Skeletal muscle BMAL1 is necessary for transcriptional adaptation of local and peripheral tissues in response to endurance exercise training

Abstract

Objective: In this investigation, we addressed the contribution of the core circadian clock factor, BMAL1, in skeletal muscle to both acute transcriptional responses to exercise and transcriptional remodeling in response to exercise training. Additionally, we adopted a systems biology approach to investigate how loss of skeletal muscle BMAL1 altered peripheral tissue homeostasis as well as exercise training adaptations in iWAT, liver, heart, and lung of male mice.

Methods: Combining inducible skeletal muscle specific BMAL1 knockout mice, physiological testing and standardized exercise protocols, we performed a multi-omic analysis (transcriptomics, chromatin accessibility and metabolomics) to explore loss of muscle BMAL1 on muscle and peripheral tissue responses to exercise.

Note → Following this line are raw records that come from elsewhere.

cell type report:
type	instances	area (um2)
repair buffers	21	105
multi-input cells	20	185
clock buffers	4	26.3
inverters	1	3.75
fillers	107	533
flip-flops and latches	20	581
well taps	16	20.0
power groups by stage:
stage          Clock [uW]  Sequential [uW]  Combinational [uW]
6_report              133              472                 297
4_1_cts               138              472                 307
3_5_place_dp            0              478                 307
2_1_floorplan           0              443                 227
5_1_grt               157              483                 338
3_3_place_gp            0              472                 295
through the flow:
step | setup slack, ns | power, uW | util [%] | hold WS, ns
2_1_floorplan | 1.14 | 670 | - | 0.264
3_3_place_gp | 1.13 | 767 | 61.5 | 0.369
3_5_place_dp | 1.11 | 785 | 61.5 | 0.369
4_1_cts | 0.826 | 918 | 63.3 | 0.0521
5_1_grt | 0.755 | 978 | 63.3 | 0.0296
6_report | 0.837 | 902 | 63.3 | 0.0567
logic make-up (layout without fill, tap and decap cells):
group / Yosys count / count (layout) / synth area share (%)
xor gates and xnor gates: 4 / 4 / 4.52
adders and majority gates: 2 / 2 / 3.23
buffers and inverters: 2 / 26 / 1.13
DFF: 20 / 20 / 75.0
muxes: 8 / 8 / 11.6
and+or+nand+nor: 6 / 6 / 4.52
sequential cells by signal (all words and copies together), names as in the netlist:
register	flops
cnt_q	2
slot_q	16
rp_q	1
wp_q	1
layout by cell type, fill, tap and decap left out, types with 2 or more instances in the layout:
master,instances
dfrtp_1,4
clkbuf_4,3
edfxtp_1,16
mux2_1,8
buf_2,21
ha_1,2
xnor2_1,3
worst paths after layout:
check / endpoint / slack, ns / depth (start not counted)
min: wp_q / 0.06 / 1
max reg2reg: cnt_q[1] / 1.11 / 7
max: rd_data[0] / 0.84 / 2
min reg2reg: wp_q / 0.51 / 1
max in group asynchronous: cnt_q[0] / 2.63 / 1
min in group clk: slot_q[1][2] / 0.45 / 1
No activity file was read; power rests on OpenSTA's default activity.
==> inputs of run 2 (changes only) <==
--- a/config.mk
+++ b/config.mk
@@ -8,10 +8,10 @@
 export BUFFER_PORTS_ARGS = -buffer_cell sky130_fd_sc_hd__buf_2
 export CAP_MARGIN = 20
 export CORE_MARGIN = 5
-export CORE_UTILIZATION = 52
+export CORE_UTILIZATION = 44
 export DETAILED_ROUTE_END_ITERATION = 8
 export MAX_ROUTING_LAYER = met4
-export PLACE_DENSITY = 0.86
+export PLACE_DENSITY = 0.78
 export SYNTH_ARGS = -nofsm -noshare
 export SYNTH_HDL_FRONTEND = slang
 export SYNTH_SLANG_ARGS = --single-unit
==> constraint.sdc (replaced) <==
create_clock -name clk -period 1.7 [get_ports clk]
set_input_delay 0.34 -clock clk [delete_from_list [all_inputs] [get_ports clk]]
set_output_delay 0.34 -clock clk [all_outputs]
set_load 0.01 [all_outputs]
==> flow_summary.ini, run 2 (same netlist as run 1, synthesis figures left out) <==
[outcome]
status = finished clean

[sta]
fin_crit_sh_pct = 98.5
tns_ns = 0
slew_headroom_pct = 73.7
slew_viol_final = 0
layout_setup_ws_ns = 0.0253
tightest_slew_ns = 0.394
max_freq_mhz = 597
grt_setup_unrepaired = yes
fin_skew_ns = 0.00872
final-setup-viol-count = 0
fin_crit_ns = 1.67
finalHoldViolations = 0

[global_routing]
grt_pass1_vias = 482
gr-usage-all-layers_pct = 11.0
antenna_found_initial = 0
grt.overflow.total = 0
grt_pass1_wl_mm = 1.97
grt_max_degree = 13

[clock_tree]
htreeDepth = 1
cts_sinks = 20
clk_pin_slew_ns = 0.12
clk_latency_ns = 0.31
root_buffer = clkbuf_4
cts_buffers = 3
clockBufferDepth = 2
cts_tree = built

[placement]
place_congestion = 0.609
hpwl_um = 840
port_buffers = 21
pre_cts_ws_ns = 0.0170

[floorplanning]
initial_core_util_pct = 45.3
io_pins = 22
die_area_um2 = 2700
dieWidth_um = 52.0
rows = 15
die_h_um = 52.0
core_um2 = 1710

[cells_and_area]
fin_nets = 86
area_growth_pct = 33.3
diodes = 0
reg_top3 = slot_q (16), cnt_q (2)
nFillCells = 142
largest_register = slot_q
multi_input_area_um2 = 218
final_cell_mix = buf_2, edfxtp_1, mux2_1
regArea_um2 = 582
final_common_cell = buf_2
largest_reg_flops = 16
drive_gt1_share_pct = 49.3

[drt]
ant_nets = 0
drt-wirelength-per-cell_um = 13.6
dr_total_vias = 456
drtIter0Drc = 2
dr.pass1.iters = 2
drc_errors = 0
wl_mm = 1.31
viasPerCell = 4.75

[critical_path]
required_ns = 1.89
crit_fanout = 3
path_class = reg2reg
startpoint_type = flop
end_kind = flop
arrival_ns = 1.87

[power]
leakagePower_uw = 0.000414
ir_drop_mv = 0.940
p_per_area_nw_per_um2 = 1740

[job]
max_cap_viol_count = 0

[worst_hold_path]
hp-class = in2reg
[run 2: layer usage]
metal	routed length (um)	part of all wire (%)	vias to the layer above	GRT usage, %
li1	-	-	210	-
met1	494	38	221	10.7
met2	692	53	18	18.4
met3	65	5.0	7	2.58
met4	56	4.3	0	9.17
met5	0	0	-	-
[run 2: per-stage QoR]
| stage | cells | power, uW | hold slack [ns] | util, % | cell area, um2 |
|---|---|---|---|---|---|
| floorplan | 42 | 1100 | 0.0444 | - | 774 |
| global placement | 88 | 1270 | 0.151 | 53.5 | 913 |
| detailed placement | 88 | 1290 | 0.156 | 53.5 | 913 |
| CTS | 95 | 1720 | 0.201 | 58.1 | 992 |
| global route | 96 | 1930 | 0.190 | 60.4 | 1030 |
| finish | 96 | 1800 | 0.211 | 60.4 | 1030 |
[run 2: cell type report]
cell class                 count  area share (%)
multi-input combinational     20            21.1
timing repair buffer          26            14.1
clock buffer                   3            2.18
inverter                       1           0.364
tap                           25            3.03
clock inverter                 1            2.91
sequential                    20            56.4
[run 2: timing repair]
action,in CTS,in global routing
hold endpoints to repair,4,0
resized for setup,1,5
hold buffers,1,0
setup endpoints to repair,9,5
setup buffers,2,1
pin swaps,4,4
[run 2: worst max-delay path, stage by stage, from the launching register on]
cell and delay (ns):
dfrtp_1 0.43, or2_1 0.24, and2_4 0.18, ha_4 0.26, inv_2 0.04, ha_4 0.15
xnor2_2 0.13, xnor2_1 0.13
`config.mk`:
```
export PLATFORM = sky130hd
export DESIGN_NAME = fte_front
export DESIGN_NICKNAME = d
export VERILOG_FILES = /design/src/rtl/fte_pkg.sv /design/src/rtl/fte_front.sv
export SDC_FILE = /design/constraint.sdc
export NUM_CORES = 1
export LEC_CHECK = 0
export BUFFER_PORTS_ARGS = -buffer_cell sky130_fd_sc_hd__buf_2
export CAP_MARGIN = 10
export CORE_MARGIN = 2
export CORE_UTILIZATION = 45
export DETAILED_ROUTE_END_ITERATION = 8
export PLACE_DENSITY = 0.66
export SLEW_MARGIN = 20
export SYNTH_ARGS = -nofsm -noshare
export SYNTH_HDL_FRONTEND = slang
export SYNTH_SLANG_ARGS = --single-unit
```
`constraint.sdc`:
```
create_clock -name clk -period 12.5 [get_ports clk]
set_input_delay 0.625 -clock clk [delete_from_list [all_inputs] [get_ports clk]]
set_output_delay 0.625 -clock clk [all_outputs]
set_load 0.02 [all_outputs]
```
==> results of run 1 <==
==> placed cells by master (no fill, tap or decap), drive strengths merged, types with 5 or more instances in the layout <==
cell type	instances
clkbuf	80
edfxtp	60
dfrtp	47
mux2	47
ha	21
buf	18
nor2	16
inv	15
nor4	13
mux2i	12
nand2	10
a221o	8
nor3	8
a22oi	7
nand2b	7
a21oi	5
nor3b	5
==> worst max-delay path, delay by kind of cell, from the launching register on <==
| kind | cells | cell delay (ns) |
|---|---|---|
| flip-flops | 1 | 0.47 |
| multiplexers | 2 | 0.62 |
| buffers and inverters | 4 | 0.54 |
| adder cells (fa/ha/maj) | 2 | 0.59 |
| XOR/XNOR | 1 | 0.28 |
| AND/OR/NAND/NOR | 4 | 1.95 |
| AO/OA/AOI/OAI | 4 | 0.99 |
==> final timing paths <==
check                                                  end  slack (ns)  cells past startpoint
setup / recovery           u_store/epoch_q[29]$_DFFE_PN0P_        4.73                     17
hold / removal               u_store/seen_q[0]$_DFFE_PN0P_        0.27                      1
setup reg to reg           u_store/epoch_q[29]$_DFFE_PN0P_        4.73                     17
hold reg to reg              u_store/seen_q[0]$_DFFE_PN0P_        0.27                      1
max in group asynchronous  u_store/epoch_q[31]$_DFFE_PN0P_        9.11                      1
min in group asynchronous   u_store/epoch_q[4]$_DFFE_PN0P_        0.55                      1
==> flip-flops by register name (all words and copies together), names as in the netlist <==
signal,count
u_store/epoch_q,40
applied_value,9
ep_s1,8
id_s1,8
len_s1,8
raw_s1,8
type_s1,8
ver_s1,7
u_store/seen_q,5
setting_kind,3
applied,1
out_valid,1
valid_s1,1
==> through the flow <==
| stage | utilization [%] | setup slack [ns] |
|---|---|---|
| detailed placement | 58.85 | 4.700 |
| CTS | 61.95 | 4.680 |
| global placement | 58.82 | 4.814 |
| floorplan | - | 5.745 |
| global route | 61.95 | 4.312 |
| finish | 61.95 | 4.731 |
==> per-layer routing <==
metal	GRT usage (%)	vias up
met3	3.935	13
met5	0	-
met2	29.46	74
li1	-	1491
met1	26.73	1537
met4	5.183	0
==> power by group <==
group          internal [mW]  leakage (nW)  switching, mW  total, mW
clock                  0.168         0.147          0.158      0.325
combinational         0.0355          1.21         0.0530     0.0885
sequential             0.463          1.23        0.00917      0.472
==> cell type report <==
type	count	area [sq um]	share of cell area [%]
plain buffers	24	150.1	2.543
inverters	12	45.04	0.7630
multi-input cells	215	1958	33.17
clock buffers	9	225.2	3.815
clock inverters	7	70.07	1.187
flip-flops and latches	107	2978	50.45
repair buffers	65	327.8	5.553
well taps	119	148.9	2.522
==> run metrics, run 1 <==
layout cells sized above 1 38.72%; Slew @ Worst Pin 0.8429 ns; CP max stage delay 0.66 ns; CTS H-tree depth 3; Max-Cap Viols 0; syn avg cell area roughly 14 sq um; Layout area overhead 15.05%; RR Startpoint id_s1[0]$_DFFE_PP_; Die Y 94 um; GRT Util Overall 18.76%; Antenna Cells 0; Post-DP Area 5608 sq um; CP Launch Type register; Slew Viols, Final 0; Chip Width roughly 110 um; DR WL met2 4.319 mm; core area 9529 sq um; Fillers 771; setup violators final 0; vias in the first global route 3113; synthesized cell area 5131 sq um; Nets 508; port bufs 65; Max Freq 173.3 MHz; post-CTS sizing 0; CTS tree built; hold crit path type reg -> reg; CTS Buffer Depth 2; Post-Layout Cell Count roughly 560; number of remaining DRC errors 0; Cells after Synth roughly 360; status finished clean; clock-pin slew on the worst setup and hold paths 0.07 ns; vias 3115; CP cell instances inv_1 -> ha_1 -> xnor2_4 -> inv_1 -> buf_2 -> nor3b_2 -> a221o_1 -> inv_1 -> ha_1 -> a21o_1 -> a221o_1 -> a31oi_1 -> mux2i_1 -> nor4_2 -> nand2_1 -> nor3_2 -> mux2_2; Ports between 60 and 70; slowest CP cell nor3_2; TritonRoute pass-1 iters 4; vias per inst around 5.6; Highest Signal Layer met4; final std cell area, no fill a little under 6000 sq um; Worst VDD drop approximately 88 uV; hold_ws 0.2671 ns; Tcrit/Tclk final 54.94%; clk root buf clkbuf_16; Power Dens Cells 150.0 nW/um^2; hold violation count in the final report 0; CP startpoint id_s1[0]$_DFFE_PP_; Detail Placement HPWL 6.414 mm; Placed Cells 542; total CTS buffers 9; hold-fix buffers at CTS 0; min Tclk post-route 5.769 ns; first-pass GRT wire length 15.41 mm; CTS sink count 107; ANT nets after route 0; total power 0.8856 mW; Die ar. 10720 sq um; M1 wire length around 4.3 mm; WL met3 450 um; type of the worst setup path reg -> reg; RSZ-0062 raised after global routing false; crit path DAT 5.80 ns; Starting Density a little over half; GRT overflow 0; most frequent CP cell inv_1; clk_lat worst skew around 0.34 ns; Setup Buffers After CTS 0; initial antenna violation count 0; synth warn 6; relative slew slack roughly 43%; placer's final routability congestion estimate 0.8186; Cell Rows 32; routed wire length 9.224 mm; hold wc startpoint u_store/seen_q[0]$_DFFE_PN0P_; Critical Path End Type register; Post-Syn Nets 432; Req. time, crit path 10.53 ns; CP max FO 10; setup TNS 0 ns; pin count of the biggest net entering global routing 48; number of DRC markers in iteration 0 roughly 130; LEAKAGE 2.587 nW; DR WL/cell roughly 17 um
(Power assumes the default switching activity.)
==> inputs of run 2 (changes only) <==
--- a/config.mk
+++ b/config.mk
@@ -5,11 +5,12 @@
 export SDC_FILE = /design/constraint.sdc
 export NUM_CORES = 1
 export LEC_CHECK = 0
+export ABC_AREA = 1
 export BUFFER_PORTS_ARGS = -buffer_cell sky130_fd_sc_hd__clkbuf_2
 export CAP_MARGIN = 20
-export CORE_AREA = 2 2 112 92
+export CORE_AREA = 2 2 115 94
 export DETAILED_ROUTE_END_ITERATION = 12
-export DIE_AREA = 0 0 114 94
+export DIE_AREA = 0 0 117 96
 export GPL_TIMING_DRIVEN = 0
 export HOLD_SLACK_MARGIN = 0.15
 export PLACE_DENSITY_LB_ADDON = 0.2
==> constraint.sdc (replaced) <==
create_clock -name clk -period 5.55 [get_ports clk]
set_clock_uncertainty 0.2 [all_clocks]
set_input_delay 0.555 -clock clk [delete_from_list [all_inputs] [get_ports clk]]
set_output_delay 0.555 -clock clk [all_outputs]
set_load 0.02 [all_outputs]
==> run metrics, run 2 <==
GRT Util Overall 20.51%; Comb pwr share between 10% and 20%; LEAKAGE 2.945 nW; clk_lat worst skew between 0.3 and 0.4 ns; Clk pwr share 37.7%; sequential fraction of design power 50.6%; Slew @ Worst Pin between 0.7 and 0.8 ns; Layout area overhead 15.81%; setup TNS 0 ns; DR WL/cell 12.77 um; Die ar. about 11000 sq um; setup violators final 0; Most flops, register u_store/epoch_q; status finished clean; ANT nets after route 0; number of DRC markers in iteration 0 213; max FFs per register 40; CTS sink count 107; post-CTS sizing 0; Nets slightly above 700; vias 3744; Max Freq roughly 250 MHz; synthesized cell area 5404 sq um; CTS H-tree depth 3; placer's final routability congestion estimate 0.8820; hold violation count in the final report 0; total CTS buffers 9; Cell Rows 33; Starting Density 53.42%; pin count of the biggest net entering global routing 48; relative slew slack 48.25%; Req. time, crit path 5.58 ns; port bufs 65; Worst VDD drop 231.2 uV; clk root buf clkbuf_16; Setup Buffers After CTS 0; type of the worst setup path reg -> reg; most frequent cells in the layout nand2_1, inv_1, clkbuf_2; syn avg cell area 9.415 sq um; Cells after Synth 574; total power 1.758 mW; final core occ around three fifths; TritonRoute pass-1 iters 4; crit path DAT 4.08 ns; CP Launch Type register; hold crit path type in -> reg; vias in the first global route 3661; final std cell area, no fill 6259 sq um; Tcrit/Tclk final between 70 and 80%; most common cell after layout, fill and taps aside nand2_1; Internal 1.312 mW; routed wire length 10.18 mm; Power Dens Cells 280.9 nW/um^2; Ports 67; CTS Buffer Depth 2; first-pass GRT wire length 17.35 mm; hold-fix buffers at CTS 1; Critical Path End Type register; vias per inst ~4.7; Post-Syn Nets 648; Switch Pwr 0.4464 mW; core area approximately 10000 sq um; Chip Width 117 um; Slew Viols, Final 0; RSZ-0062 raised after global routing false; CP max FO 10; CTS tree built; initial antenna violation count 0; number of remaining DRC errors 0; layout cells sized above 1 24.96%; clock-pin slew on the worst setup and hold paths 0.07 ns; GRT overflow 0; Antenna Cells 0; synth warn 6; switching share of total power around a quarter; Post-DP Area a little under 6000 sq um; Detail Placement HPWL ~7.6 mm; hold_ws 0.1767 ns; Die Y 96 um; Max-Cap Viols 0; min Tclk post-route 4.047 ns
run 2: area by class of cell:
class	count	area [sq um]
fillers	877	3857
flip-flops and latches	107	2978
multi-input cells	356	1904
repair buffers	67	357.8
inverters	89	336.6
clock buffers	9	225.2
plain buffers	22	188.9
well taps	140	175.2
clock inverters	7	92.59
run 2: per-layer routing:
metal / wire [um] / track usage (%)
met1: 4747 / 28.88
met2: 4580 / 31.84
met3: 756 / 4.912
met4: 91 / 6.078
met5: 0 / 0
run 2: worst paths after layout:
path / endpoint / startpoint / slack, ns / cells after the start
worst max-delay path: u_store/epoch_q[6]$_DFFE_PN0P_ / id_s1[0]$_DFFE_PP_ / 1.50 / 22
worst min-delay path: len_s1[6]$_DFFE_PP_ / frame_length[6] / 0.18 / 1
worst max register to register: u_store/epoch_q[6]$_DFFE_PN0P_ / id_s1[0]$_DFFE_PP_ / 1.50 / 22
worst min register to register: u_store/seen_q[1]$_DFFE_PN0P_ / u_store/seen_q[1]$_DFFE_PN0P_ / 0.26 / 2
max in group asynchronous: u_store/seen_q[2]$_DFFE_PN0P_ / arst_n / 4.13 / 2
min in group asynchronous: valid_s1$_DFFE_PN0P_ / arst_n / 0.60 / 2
===== src/hw/rtl/i2cbe_pkg.sv =====
`timescale 1ns / 1ps
// ----------------------------------------------------------------------------
// i2cbe_pkg
// Types, constants and sequencer microcode tables for the I2C bit engine.
// ----------------------------------------------------------------------------
package i2cbe_pkg;

  localparam int unsigned QueueDepth = 2;
  localparam int unsigned InDataW    = 16;
  localparam int unsigned InUserW    = 3;
  localparam int unsigned OutDataW   = 16;
  localparam int unsigned CfgAddrW   = 3;
  localparam int unsigned CfgDataW   = 32;

  localparam logic [15:0] HalfPeriodReset = 16'd2;
  localparam logic [7:0]  AckPollReset    = 8'd250;

  typedef enum logic [0:0] {
    REG_HALF_PERIOD = 1'b0,
    REG_ACK_POLL    = 1'b1
  } reg_idx_t;

  typedef enum logic [2:0] {
    CMD_TICK  = 3'd0,
    CMD_START = 3'd1,
    CMD_STOP  = 3'd2,
    CMD_WRITE = 3'd3,
    CMD_WAIT  = 3'd4,
    CMD_READ  = 3'd5,
    CMD_ACK   = 3'd6,
    CMD_NACK  = 3'd7
  } cmd_t;

  typedef enum logic [2:0] {
    OP_SCL0   = 3'd0,
    OP_SCL1   = 3'd1,
    OP_SDA0   = 3'd2,
    OP_SDA1   = 3'd3,
    OP_BIT    = 3'd4,
    OP_SAMP   = 3'd5,
    OP_POLL   = 3'd6,
    OP_ACKBIT = 3'd7
  } op_t;

  typedef enum logic [4:0] {
    PH_IDLE       = 5'd0,
    PH_ST_SDA1    = 5'd1,
    PH_ST_SCL1    = 5'd2,
    PH_ST_SDA0    = 5'd3,
    PH_ST_SCL0    = 5'd4,
    PH_SP_SCL0    = 5'd5,
    PH_SP_SDA0    = 5'd6,
    PH_SP_SCL1    = 5'd7,
    PH_SP_SDA1    = 5'd8,
    PH_WR_SCL0    = 5'd9,
    PH_WR_BIT     = 5'd10,
    PH_WR_SCL1    = 5'd11,
    PH_WR_SCL0B   = 5'd12,
    PH_WA_SDA1    = 5'd13,
    PH_WA_SCL1    = 5'd14,
    PH_WA_POLL    = 5'd15,
    PH_WA_SCL0    = 5'd16,
    PH_RD_SDA1    = 5'd17,
    PH_RD_SCL0    = 5'd18,
    PH_RD_SCL1    = 5'd19,
    PH_RD_SAMP    = 5'd20,
    PH_AK_SCL0    = 5'd21,
    PH_AK_BIT     = 5'd22,
    PH_AK_SCL1    = 5'd23,
    PH_AK_SCL0B   = 5'd24
  } phase_t;

  typedef struct packed {
    cmd_t       cmd;
    logic [7:0] tx_byte;
    logic       ack_after_read;
    logic       sda_level;
  } item_t;

  typedef struct packed {
    logic       cmd_rejected;
    logic       ack_missing;
    logic [7:0] rx_byte;
    logic       done_res;
    logic       busy_res;
    logic       sda_release;
    logic       scl_release;
  } result_t;

  function automatic op_t prog_op(input phase_t ph);
    op_t op;
    case (ph)
      PH_IDLE:     op = OP_SCL0;
      PH_ST_SDA1:  op = OP_SDA1;
      PH_ST_SCL1:  op = OP_SCL1;
      PH_ST_SDA0:  op = OP_SDA0;
      PH_ST_SCL0:  op = OP_SCL0;
      PH_SP_SCL0:  op = OP_SCL0;
      PH_SP_SDA0:  op = OP_SDA0;
      PH_SP_SCL1:  op = OP_SCL1;
      PH_SP_SDA1:  op = OP_SDA1;
      PH_WR_SCL0:  op = OP_SCL0;
      PH_WR_BIT:   op = OP_BIT;
      PH_WR_SCL1:  op = OP_SCL1;
      PH_WR_SCL0B: op = OP_SCL0;
      PH_WA_SDA1:  op = OP_SDA1;
      PH_WA_SCL1:  op = OP_SCL1;
      PH_WA_POLL:  op = OP_POLL;
      PH_WA_SCL0:  op = OP_SCL0;
      PH_RD_SDA1:  op = OP_SDA1;
      PH_RD_SCL0:  op = OP_SCL0;
      PH_RD_SCL1:  op = OP_SCL1;
      PH_RD_SAMP:  op = OP_SAMP;
      PH_AK_SCL0:  op = OP_SCL0;
      PH_AK_BIT:   op = OP_ACKBIT;
      PH_AK_SCL1:  op = OP_SCL1;
      PH_AK_SCL0B: op = OP_SCL0;
      default:     op = OP_SCL0;
    endcase
    return op;
  endfunction

  // 1: the step is followed by a bus delay
  function automatic logic prog_dly(input phase_t ph);
    logic d;
    case (ph)
      PH_ST_SCL1, PH_ST_SDA0, PH_SP_SDA0, PH_SP_SDA1,
      PH_WR_SCL1, PH_WR_SCL0B, PH_WA_SDA1, PH_WA_SCL1,
      PH_RD_SCL0, PH_RD_SAMP, PH_AK_BIT, PH_AK_SCL1: d = 1'b1;
      default: d = 1'b0;
    endcase
    return d;
  endfunction

endpackage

Results: Muscle-specific BMAL1 knockout mice demonstrated a blunted transcriptional response to acute exercise, characterized by the lack of upregulation of well-established exercise responsive transcription factors including Nr4a3 and Ppargc1a. Six weeks of exercise training in muscle-specific BMAL1 knockout mice induced significantly greater and divergent transcriptomic and metabolomic changes in muscle. Surprisingly, liver, lung, inguinal white adipose and heart showed divergent exercise training transcriptomes with less than 5% of 'exercise-training' responsive genes shared for each tissue between genotypes.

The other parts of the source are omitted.